§ Supplied information:
__________

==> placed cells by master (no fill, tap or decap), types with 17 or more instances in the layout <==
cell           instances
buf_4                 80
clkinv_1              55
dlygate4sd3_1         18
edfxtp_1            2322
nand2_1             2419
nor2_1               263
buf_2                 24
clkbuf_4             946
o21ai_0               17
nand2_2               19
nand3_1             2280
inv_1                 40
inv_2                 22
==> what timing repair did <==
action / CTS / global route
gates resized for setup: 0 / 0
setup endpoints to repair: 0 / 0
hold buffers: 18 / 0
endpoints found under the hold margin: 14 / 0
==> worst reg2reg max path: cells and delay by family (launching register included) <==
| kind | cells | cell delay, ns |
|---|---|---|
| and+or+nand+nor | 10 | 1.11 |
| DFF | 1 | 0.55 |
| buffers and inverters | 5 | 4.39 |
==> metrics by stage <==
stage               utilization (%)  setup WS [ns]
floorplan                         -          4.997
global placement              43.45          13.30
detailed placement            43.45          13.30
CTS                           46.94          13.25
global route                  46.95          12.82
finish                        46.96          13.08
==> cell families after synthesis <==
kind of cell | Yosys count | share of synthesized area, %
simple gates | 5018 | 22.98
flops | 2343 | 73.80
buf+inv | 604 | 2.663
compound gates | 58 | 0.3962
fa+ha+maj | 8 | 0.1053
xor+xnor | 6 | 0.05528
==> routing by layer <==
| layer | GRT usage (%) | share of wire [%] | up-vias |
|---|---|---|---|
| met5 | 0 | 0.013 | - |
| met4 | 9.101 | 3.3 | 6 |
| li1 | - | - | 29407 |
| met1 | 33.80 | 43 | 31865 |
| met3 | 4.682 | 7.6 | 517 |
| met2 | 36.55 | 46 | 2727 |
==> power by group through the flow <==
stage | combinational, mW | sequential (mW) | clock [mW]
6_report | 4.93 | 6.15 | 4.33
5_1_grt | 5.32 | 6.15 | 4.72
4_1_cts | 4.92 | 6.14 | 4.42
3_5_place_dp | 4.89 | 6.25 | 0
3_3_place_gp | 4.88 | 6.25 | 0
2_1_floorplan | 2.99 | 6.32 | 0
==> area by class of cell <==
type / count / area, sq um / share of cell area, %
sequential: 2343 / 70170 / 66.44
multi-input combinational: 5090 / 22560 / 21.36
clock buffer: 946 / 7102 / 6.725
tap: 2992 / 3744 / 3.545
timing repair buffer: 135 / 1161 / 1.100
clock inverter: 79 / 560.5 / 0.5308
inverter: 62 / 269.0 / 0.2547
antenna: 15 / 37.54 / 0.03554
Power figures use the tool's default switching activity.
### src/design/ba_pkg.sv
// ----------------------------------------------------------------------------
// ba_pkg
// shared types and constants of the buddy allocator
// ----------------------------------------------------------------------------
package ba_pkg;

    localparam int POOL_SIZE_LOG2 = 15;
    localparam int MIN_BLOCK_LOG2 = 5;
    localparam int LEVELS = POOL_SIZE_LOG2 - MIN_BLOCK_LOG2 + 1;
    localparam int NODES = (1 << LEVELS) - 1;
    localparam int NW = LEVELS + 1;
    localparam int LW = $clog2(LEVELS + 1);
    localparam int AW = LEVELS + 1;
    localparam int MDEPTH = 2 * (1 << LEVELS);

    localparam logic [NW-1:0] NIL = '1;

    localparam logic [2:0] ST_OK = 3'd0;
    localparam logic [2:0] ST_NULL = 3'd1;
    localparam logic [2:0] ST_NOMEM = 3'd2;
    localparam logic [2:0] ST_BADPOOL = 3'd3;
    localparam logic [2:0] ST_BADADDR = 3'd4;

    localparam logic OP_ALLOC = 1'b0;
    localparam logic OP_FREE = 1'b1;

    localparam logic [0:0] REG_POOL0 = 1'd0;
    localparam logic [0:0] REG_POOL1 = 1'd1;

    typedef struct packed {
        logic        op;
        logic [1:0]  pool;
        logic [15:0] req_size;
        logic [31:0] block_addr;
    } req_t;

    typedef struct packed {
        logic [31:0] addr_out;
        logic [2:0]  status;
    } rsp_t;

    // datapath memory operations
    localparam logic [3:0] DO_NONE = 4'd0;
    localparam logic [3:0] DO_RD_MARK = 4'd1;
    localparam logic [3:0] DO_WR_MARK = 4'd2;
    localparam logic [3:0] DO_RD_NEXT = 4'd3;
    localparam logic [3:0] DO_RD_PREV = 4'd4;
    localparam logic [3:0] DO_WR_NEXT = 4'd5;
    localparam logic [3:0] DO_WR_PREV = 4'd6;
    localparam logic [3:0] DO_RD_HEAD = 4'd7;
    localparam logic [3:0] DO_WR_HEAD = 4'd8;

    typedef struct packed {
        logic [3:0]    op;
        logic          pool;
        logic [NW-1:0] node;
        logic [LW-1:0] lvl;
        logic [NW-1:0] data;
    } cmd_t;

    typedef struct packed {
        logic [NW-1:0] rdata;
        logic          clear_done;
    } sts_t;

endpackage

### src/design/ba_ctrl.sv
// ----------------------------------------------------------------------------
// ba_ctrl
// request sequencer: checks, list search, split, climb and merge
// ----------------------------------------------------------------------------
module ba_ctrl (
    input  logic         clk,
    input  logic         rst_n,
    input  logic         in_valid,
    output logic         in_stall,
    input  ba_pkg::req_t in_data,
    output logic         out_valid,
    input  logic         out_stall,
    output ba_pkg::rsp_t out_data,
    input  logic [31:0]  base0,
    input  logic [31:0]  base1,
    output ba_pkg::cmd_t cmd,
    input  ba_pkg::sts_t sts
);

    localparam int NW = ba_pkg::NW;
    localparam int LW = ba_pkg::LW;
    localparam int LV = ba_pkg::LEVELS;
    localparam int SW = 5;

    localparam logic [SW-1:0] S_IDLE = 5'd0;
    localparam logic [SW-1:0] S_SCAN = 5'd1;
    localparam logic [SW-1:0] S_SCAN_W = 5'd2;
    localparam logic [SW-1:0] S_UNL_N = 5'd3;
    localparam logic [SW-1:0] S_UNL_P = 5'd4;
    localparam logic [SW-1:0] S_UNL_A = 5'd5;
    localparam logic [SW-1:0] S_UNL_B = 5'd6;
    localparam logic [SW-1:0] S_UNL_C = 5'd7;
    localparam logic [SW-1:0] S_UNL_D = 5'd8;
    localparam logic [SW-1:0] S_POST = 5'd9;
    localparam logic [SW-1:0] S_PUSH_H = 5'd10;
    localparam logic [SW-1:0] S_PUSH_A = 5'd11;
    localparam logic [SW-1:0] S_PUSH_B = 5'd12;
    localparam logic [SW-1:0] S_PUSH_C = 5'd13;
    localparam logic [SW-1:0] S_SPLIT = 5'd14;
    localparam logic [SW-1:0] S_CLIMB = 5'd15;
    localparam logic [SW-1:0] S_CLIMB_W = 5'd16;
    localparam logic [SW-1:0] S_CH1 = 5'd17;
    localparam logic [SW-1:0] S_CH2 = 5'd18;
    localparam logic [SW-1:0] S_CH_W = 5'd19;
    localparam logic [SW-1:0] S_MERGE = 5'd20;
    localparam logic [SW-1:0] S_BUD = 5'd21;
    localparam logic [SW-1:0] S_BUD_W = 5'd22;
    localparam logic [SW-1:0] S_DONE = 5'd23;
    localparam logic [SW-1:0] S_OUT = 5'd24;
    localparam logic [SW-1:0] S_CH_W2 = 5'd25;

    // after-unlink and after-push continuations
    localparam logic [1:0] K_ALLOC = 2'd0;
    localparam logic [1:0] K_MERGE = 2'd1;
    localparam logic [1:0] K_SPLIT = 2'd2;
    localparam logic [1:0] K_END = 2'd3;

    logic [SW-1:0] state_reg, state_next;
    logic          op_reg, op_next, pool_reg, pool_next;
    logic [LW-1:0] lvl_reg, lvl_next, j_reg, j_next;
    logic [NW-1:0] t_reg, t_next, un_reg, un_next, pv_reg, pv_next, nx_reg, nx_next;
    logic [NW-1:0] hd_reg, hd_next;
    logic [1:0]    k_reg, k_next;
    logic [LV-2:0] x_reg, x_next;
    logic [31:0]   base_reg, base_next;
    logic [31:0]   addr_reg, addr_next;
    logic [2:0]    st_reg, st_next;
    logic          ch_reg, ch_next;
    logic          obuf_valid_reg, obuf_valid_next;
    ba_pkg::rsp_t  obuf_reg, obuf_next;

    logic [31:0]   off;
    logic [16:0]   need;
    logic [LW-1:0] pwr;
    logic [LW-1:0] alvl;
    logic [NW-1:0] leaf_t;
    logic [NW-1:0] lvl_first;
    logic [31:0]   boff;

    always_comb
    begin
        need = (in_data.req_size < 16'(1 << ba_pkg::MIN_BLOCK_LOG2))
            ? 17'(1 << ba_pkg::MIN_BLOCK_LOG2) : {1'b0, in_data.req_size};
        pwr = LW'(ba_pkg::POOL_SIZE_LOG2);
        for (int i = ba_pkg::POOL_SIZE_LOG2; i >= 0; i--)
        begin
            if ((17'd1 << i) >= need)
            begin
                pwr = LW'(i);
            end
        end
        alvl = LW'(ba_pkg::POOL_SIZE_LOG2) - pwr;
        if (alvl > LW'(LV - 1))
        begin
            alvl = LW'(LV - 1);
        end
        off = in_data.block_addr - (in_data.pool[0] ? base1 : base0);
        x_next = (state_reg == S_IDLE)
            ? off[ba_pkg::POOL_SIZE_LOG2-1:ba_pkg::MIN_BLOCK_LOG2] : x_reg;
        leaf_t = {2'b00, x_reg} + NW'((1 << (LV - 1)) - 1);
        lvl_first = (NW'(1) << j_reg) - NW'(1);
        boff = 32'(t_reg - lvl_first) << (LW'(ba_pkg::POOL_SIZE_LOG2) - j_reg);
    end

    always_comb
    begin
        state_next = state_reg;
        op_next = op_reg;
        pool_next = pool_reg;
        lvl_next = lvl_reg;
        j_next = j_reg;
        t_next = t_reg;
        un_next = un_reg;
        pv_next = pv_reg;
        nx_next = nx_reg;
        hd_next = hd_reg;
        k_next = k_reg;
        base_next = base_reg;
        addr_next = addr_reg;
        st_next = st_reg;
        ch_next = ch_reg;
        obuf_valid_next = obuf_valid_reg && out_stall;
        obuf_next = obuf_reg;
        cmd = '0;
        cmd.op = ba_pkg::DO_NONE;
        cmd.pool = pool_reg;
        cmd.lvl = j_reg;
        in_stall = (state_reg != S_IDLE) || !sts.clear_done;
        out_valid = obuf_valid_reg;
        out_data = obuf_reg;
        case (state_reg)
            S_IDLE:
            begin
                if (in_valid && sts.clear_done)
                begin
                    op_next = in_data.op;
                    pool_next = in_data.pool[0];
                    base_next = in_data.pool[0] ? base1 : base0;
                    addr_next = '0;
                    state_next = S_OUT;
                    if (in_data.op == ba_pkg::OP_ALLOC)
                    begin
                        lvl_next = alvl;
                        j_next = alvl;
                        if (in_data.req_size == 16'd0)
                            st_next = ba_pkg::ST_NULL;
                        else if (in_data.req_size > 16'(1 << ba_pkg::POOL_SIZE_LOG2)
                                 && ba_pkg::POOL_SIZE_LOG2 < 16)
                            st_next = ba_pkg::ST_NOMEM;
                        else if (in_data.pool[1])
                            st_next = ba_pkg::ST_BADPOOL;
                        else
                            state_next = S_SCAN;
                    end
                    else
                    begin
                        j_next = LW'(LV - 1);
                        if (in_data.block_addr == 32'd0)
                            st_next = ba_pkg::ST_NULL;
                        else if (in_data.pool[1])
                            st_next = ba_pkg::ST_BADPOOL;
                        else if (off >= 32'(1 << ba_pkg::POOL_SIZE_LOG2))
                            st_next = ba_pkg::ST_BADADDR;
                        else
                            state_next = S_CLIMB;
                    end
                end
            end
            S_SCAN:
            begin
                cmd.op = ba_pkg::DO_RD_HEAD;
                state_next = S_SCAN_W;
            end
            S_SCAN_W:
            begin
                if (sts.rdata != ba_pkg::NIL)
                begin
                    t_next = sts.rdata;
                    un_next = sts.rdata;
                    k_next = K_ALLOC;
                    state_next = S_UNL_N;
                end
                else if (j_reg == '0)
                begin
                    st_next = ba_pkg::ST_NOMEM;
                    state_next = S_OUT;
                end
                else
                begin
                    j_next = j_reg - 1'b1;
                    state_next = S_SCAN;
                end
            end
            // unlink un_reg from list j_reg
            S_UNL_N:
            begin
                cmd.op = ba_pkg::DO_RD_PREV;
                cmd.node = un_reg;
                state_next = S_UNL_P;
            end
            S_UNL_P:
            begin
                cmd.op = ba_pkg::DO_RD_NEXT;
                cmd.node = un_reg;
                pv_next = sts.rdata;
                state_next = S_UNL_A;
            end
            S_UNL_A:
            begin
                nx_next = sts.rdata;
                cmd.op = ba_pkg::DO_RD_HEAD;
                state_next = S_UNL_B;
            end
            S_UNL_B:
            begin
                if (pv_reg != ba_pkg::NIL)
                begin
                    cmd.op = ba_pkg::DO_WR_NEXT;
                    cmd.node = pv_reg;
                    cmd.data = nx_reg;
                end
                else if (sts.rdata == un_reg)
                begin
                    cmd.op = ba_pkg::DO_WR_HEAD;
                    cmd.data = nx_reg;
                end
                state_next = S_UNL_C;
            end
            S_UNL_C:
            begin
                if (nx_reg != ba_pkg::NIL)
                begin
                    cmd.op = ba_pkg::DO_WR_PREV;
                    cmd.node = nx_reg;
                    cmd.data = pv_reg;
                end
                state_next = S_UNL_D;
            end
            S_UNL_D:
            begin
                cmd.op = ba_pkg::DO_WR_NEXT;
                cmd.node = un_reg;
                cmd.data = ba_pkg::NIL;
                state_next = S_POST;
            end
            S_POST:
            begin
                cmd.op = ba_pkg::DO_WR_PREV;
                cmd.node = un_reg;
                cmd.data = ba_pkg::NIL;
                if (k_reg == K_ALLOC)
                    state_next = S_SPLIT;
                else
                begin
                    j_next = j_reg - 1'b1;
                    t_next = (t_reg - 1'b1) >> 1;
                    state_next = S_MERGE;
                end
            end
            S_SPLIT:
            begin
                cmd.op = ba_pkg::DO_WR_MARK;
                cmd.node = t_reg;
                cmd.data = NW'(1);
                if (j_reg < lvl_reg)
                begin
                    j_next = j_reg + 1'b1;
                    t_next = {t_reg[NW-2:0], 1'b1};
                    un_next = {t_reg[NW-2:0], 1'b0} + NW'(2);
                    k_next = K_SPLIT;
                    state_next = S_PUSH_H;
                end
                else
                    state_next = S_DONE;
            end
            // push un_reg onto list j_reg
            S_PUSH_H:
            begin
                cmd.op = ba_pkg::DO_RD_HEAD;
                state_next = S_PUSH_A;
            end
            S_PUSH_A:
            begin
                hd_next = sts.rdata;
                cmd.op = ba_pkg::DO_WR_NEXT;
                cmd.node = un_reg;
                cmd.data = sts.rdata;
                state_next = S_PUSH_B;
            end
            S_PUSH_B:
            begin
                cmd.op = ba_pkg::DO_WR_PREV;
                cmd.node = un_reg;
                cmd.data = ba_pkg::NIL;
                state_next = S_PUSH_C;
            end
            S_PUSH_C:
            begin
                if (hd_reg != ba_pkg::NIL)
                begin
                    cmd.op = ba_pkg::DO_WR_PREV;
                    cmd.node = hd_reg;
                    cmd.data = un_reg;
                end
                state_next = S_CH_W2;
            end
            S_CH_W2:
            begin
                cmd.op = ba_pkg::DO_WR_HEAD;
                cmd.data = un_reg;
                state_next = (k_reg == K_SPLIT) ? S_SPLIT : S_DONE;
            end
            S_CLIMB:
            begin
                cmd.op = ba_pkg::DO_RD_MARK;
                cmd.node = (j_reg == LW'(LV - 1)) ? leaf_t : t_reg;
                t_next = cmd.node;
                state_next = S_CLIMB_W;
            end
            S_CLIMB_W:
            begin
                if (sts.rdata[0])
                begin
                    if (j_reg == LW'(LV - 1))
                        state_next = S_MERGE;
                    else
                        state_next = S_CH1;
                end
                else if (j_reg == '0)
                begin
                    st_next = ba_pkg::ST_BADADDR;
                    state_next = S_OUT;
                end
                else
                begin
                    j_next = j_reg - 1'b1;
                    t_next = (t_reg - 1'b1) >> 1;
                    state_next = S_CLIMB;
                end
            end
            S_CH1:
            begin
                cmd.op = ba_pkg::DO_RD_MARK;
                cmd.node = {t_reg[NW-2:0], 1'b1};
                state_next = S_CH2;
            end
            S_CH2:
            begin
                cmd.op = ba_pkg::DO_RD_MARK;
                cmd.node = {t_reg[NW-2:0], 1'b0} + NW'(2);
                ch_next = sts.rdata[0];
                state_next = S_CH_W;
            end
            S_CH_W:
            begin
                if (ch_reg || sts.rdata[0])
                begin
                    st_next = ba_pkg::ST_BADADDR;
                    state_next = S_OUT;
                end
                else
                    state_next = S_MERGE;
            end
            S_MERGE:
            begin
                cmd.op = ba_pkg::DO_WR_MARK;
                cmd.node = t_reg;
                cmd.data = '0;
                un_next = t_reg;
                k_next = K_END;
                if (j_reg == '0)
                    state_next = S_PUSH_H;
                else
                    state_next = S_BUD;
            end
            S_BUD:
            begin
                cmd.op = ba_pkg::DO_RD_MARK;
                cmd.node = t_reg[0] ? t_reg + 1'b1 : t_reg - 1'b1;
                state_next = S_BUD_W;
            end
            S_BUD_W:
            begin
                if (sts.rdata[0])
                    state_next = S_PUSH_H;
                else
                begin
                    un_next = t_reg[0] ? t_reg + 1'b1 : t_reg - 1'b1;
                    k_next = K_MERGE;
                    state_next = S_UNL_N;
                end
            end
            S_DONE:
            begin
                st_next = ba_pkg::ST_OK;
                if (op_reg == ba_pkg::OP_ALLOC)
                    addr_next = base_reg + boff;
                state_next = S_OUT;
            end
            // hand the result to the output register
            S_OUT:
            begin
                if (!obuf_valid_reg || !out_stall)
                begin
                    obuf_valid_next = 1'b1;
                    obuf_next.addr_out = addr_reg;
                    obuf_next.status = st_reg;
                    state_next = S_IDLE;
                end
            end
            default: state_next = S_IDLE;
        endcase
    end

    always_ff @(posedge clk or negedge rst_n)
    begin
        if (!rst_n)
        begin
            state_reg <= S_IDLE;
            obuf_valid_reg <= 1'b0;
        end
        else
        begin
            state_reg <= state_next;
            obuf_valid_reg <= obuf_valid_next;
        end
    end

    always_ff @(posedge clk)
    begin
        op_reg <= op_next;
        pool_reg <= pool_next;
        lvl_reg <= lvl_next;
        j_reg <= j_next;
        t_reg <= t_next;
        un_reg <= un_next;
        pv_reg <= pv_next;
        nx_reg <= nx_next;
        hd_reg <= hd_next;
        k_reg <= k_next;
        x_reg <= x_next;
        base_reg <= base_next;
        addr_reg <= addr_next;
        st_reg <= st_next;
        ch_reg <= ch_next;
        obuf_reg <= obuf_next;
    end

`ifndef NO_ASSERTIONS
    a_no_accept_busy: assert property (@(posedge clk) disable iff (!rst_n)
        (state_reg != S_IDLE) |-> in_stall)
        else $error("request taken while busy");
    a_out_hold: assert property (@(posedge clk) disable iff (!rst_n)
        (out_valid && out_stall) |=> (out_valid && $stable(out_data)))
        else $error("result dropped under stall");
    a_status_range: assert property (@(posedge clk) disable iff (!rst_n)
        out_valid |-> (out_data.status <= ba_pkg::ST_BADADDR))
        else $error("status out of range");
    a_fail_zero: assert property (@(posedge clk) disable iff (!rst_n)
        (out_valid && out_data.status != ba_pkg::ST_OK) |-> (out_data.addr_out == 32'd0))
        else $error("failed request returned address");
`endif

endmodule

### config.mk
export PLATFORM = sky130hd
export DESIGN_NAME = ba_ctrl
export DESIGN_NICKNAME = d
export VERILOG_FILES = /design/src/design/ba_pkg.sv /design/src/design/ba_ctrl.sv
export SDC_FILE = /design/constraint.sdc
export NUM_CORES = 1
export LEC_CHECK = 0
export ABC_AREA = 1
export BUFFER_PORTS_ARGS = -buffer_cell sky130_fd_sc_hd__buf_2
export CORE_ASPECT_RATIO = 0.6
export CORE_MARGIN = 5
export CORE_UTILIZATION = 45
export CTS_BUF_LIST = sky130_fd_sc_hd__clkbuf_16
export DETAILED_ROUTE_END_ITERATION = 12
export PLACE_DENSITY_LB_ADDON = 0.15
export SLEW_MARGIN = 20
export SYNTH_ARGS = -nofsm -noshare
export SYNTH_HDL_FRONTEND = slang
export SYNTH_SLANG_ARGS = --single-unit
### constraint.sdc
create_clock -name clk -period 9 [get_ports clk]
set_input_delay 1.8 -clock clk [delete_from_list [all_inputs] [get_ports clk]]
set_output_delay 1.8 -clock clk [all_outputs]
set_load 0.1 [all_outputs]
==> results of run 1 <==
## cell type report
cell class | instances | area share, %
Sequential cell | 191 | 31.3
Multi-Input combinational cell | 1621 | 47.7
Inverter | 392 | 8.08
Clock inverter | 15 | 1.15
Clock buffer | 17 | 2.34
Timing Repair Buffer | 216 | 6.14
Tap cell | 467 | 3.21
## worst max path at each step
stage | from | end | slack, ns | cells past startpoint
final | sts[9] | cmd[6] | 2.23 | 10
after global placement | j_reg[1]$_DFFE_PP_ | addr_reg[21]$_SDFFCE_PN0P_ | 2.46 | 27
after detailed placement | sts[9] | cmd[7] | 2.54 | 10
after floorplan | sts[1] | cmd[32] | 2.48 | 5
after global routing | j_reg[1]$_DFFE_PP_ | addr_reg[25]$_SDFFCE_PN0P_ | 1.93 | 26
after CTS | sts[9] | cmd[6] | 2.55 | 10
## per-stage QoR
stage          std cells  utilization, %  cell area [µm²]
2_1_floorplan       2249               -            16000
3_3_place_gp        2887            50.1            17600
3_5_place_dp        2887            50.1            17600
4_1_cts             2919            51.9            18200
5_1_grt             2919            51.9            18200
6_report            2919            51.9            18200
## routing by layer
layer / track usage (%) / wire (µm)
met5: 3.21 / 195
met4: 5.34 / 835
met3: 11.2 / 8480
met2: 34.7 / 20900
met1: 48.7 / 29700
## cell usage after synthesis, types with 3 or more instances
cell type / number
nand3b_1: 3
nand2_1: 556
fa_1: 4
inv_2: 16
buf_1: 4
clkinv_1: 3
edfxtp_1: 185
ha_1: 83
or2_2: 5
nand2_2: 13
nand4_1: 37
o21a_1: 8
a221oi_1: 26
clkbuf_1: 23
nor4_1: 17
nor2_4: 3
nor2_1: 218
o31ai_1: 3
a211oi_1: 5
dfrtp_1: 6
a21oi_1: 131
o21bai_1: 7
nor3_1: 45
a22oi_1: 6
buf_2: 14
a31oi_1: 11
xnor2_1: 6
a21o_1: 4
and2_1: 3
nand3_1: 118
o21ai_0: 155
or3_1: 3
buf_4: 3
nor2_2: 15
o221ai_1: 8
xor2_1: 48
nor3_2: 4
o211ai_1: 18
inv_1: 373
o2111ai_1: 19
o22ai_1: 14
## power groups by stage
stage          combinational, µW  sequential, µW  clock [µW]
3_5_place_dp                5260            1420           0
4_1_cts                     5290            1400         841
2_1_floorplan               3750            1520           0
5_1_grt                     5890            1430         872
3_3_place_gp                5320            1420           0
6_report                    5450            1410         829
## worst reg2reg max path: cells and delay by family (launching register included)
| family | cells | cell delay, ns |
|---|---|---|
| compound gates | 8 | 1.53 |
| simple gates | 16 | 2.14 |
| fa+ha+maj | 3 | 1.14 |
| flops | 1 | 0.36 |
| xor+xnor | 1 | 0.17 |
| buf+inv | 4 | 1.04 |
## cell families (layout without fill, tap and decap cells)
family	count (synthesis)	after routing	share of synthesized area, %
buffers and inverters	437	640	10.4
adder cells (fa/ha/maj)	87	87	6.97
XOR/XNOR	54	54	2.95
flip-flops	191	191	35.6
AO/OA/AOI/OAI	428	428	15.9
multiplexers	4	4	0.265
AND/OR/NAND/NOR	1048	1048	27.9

__________

§ Task description:
Each line that contains the string "setup" should be copied from the data above.

§ Result of the exercise:
gates resized for setup: 0 / 0
setup endpoints to repair: 0 / 0
stage               utilization (%)  setup WS [ns]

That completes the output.